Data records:
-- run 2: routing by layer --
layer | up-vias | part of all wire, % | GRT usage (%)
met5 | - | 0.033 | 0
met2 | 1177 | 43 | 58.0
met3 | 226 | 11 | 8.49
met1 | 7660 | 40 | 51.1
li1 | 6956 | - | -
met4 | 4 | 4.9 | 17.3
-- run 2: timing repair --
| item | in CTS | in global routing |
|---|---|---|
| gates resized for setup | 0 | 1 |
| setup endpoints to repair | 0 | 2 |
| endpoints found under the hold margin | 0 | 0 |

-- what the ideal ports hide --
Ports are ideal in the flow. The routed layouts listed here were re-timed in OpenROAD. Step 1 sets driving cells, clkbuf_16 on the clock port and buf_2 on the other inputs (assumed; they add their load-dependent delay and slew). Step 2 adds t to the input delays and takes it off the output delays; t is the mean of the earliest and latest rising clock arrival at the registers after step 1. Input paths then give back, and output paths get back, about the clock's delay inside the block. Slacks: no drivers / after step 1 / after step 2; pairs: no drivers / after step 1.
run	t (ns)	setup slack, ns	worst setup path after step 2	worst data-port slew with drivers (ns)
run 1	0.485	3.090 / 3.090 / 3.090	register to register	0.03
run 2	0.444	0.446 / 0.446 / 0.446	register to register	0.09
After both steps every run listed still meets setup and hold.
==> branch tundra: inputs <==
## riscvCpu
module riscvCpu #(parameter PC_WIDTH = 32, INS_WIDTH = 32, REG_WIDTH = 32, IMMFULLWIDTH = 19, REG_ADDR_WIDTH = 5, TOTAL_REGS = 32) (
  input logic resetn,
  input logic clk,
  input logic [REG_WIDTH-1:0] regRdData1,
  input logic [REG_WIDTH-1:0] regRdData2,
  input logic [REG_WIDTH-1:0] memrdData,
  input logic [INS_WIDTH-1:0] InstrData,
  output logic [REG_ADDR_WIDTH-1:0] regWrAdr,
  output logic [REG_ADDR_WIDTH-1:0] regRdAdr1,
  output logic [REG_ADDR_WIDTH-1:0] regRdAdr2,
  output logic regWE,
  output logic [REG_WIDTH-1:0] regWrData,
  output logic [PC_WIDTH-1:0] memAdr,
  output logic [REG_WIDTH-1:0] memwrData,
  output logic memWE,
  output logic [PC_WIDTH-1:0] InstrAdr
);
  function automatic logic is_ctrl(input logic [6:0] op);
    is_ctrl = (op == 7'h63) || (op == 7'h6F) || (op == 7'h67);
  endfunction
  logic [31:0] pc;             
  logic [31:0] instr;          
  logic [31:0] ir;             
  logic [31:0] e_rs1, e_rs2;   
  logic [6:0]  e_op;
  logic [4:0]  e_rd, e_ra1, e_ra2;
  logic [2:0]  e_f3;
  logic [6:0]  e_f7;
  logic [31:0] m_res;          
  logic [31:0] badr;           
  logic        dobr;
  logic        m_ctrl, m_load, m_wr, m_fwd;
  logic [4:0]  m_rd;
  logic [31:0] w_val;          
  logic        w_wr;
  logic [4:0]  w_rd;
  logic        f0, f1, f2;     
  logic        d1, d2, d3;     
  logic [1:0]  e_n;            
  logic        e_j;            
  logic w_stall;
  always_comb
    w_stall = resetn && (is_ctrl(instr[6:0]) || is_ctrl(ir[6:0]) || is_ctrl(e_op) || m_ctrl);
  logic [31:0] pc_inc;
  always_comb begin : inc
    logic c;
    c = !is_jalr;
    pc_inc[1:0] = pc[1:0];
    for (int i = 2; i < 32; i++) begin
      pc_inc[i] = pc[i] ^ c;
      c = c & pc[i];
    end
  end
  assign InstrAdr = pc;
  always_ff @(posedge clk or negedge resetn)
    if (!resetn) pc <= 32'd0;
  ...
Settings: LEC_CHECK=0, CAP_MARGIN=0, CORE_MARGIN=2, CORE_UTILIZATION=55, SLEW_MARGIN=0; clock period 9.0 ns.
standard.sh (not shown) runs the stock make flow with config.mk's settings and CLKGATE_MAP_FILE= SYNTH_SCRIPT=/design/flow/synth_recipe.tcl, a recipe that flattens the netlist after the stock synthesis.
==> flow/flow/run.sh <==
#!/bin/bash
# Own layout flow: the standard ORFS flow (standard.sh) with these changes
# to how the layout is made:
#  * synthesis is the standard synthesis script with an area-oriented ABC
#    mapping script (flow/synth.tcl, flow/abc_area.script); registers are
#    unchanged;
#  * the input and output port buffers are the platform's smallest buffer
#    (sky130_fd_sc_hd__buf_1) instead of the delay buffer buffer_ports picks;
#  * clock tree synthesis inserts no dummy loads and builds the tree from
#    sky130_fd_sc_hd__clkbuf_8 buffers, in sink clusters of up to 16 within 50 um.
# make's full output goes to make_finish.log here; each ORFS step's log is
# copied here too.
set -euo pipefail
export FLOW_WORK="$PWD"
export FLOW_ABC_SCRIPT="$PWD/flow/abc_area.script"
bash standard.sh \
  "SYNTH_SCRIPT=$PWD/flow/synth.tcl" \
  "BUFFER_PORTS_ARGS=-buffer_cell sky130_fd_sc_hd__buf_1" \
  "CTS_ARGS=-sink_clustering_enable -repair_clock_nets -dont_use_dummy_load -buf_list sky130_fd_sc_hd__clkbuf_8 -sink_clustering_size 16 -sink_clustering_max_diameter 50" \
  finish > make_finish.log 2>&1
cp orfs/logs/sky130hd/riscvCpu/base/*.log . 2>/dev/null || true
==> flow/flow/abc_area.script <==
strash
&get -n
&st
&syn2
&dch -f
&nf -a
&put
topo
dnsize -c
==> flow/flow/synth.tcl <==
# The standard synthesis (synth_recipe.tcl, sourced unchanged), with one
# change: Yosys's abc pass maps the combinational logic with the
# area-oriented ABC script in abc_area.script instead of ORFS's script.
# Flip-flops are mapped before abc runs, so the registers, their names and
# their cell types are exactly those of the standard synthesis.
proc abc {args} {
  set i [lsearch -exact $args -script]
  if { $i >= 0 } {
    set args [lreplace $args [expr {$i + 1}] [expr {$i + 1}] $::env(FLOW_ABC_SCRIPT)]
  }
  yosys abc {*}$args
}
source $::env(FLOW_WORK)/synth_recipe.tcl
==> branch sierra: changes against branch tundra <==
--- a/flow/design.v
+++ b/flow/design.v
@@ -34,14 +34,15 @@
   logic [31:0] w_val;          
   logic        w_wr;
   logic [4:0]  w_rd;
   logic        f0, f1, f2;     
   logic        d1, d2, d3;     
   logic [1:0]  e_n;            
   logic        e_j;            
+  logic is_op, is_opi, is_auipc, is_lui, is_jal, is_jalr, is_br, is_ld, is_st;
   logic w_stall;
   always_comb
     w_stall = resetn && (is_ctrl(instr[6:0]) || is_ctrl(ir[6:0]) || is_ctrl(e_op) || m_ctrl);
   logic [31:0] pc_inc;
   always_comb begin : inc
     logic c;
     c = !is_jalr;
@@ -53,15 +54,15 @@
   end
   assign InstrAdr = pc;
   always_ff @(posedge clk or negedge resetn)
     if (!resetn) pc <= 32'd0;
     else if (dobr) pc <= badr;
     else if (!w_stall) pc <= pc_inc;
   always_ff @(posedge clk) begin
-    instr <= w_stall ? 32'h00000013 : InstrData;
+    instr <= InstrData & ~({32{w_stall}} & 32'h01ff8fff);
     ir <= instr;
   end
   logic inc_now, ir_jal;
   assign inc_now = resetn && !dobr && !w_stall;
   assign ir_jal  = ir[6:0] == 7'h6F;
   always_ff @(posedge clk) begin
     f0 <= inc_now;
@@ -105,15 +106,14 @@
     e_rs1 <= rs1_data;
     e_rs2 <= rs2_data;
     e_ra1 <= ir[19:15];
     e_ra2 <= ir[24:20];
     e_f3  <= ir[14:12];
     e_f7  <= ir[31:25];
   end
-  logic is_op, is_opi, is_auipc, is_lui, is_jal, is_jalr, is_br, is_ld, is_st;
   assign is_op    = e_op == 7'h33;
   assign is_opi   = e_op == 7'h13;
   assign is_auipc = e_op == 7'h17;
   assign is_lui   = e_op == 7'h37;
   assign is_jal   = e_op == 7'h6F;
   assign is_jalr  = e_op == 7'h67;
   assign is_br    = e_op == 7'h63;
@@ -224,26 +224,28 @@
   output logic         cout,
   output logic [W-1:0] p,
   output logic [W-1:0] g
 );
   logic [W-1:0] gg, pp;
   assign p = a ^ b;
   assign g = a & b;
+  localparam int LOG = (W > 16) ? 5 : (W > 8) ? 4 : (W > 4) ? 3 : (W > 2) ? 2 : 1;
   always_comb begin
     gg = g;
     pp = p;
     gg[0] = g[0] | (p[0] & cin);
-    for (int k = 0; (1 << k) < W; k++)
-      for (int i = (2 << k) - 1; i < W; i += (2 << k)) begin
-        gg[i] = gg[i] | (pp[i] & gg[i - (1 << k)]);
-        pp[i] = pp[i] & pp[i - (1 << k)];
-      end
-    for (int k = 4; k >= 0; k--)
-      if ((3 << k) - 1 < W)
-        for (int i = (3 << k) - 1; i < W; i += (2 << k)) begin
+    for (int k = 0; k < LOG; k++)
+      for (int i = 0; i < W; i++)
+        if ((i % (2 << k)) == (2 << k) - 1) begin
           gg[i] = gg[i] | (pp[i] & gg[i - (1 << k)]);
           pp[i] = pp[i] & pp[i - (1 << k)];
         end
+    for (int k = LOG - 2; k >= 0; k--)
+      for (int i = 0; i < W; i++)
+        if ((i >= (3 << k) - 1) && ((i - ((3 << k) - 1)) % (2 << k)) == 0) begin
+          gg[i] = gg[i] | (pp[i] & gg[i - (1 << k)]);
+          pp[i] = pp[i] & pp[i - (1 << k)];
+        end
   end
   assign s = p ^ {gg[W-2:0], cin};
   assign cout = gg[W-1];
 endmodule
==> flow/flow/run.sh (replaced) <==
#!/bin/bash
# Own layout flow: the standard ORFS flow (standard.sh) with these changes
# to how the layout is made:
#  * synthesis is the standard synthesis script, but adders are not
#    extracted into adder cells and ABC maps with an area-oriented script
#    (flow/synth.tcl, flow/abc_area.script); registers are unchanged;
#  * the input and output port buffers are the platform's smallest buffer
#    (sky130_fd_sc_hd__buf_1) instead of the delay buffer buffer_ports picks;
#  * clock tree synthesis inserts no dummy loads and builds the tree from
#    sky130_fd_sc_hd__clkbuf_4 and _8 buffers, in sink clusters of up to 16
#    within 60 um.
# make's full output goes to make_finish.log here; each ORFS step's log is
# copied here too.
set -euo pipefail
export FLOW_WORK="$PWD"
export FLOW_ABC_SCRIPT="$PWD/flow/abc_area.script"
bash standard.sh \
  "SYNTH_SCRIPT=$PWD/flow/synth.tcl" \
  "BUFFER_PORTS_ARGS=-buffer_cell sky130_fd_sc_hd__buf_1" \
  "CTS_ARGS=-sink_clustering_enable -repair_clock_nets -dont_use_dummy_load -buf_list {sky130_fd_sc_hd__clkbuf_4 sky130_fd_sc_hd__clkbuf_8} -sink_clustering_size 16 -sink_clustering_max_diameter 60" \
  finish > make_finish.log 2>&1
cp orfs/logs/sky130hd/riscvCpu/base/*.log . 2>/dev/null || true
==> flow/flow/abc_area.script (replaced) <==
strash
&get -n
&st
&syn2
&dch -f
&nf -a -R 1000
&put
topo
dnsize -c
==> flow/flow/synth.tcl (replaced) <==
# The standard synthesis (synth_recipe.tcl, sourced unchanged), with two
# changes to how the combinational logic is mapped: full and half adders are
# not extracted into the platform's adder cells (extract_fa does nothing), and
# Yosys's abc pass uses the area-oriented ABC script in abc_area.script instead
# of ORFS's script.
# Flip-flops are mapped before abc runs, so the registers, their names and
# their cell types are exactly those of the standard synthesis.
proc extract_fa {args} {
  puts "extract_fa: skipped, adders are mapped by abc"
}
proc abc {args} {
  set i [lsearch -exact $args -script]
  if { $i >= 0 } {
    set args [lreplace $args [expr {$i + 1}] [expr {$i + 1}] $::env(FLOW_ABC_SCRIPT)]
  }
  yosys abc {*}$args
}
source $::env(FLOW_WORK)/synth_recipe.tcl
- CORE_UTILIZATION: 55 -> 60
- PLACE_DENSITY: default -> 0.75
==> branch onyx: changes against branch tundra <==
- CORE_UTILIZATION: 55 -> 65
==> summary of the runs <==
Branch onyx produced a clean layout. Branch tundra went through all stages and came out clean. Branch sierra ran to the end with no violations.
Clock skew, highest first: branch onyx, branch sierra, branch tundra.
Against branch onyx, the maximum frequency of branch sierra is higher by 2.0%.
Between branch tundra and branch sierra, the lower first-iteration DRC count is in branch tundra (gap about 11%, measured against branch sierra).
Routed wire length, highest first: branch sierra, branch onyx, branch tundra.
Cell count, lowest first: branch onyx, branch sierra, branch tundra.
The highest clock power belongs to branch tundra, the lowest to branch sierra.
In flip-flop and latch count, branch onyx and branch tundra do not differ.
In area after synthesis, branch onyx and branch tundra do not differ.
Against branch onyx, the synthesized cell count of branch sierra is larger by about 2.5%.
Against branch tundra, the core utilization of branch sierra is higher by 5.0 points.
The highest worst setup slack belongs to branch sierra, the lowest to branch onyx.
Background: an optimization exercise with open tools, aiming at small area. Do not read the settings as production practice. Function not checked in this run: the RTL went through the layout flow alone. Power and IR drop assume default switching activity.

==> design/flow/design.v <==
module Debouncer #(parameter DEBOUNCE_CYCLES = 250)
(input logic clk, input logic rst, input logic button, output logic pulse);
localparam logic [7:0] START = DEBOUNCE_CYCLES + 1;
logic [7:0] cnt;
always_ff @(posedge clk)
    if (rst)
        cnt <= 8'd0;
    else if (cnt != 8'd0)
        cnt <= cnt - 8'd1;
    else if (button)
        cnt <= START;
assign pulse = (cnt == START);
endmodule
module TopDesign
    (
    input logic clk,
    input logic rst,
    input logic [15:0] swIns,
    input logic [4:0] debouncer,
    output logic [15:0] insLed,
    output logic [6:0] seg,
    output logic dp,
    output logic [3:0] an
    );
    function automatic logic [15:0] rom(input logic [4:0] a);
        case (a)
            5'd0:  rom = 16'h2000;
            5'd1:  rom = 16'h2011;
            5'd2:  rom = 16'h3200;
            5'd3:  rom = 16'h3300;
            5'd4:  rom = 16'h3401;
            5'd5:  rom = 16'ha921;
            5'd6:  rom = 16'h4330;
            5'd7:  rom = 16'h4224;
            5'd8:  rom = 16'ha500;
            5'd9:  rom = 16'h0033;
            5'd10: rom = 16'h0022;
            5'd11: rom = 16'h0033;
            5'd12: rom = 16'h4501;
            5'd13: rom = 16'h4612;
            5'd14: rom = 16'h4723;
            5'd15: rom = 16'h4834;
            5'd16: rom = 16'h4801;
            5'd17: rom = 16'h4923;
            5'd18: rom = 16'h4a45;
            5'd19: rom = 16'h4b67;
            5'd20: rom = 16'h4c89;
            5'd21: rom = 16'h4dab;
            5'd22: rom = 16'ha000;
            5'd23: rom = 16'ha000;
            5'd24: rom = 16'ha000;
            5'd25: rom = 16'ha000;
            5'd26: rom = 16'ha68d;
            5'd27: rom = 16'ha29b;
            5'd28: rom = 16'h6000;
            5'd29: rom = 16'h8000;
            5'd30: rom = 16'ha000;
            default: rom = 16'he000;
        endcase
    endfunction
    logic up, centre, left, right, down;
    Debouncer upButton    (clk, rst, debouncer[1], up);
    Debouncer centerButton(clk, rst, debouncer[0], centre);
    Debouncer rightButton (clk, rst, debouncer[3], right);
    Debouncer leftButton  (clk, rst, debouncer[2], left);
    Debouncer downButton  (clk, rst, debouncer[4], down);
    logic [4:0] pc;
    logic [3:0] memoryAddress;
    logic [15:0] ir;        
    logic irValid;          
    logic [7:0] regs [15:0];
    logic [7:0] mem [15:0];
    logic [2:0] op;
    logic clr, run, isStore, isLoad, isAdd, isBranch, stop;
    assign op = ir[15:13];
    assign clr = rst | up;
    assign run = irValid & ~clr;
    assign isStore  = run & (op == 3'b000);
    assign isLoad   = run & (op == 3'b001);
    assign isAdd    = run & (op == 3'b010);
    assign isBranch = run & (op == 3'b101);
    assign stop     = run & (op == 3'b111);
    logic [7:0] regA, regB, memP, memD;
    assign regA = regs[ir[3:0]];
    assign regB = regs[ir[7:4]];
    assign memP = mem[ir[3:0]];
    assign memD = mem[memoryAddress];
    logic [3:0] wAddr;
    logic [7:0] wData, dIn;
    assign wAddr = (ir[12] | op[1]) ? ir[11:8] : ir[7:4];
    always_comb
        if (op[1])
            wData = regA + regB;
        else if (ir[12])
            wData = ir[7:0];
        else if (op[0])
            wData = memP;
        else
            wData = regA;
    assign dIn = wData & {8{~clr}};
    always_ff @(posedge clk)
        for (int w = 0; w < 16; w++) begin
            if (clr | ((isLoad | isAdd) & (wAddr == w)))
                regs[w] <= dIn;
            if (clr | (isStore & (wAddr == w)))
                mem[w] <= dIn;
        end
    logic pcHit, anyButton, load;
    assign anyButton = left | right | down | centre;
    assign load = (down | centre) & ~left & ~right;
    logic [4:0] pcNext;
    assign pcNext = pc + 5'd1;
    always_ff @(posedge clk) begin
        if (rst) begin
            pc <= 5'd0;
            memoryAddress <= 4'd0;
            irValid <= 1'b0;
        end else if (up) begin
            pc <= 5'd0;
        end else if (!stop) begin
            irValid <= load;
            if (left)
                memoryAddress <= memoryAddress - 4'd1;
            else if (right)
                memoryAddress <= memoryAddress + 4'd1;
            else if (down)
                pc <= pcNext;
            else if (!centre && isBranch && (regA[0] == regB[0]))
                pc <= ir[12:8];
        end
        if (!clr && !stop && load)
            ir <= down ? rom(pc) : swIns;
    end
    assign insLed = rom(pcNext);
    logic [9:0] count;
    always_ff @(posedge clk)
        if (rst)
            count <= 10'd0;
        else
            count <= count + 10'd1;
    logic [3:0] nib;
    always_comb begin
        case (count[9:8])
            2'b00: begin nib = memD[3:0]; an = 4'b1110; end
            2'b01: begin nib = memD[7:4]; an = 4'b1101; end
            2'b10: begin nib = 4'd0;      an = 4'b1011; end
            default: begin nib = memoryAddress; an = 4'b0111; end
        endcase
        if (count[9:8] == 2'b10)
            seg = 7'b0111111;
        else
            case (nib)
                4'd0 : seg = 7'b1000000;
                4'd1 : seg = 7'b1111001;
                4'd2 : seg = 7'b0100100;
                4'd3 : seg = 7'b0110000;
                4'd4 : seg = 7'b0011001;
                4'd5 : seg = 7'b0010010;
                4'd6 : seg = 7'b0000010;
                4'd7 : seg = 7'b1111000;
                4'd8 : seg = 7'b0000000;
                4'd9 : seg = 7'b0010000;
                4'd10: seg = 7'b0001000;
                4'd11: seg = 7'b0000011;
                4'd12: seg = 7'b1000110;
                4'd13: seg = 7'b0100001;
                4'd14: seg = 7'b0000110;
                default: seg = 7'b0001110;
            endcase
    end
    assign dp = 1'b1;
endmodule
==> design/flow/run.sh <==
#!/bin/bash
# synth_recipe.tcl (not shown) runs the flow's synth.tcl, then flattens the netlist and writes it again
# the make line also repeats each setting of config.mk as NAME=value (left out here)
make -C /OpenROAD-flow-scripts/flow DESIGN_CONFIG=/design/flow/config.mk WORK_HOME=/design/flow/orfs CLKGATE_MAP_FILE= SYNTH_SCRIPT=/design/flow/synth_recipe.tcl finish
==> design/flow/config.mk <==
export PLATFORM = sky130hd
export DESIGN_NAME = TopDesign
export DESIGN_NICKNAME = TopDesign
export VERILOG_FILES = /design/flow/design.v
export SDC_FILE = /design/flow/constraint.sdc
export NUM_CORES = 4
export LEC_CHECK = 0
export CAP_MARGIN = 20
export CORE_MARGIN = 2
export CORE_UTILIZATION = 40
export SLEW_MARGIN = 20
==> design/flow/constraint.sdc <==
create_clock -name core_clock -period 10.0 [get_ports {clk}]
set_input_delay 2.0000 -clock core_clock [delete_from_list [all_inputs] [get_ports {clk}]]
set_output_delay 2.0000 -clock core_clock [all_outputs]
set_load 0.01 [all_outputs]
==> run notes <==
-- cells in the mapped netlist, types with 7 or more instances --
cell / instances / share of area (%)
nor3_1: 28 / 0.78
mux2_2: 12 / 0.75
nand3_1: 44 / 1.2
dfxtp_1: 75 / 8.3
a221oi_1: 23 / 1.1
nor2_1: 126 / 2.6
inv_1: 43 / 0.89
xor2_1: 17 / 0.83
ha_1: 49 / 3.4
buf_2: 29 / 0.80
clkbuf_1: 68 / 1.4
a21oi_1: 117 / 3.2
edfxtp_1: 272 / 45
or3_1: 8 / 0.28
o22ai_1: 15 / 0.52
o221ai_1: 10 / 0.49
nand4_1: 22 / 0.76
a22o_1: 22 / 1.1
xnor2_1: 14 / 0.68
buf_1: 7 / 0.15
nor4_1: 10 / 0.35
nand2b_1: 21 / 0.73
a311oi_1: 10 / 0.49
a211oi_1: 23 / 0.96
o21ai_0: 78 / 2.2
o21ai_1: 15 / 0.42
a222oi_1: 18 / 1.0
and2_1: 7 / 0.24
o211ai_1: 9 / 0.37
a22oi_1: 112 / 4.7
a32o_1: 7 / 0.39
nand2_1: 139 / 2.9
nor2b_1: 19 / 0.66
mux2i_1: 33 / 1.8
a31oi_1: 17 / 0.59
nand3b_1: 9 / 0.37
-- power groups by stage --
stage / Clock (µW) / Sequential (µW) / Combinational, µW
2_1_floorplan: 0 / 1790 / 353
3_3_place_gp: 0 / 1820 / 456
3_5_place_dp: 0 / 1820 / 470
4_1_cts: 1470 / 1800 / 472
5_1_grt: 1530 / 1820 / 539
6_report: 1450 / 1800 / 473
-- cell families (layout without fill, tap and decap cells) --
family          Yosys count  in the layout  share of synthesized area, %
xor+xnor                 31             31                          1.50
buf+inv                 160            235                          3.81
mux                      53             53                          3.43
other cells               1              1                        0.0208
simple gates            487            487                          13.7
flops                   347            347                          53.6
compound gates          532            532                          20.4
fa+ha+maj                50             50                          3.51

▶ PROBLEM TO SOLVE: The answer must be all the lines above that hold the word "ideal".

▶ YOUR RESPONSE:
-- what the ideal ports hide --
Ports are ideal in the flow. The routed layouts listed here were re-timed in OpenROAD. Step 1 sets driving cells, clkbuf_16 on the clock port and buf_2 on the other inputs (assumed; they add their load-dependent delay and slew). Step 2 adds t to the input delays and takes it off the output delays; t is the mean of the earliest and latest rising clock arrival at the registers after step 1. Input paths then give back, and output paths get back, about the clock's delay inside the block. Slacks: no drivers / after step 1 / after step 2; pairs: no drivers / after step 1.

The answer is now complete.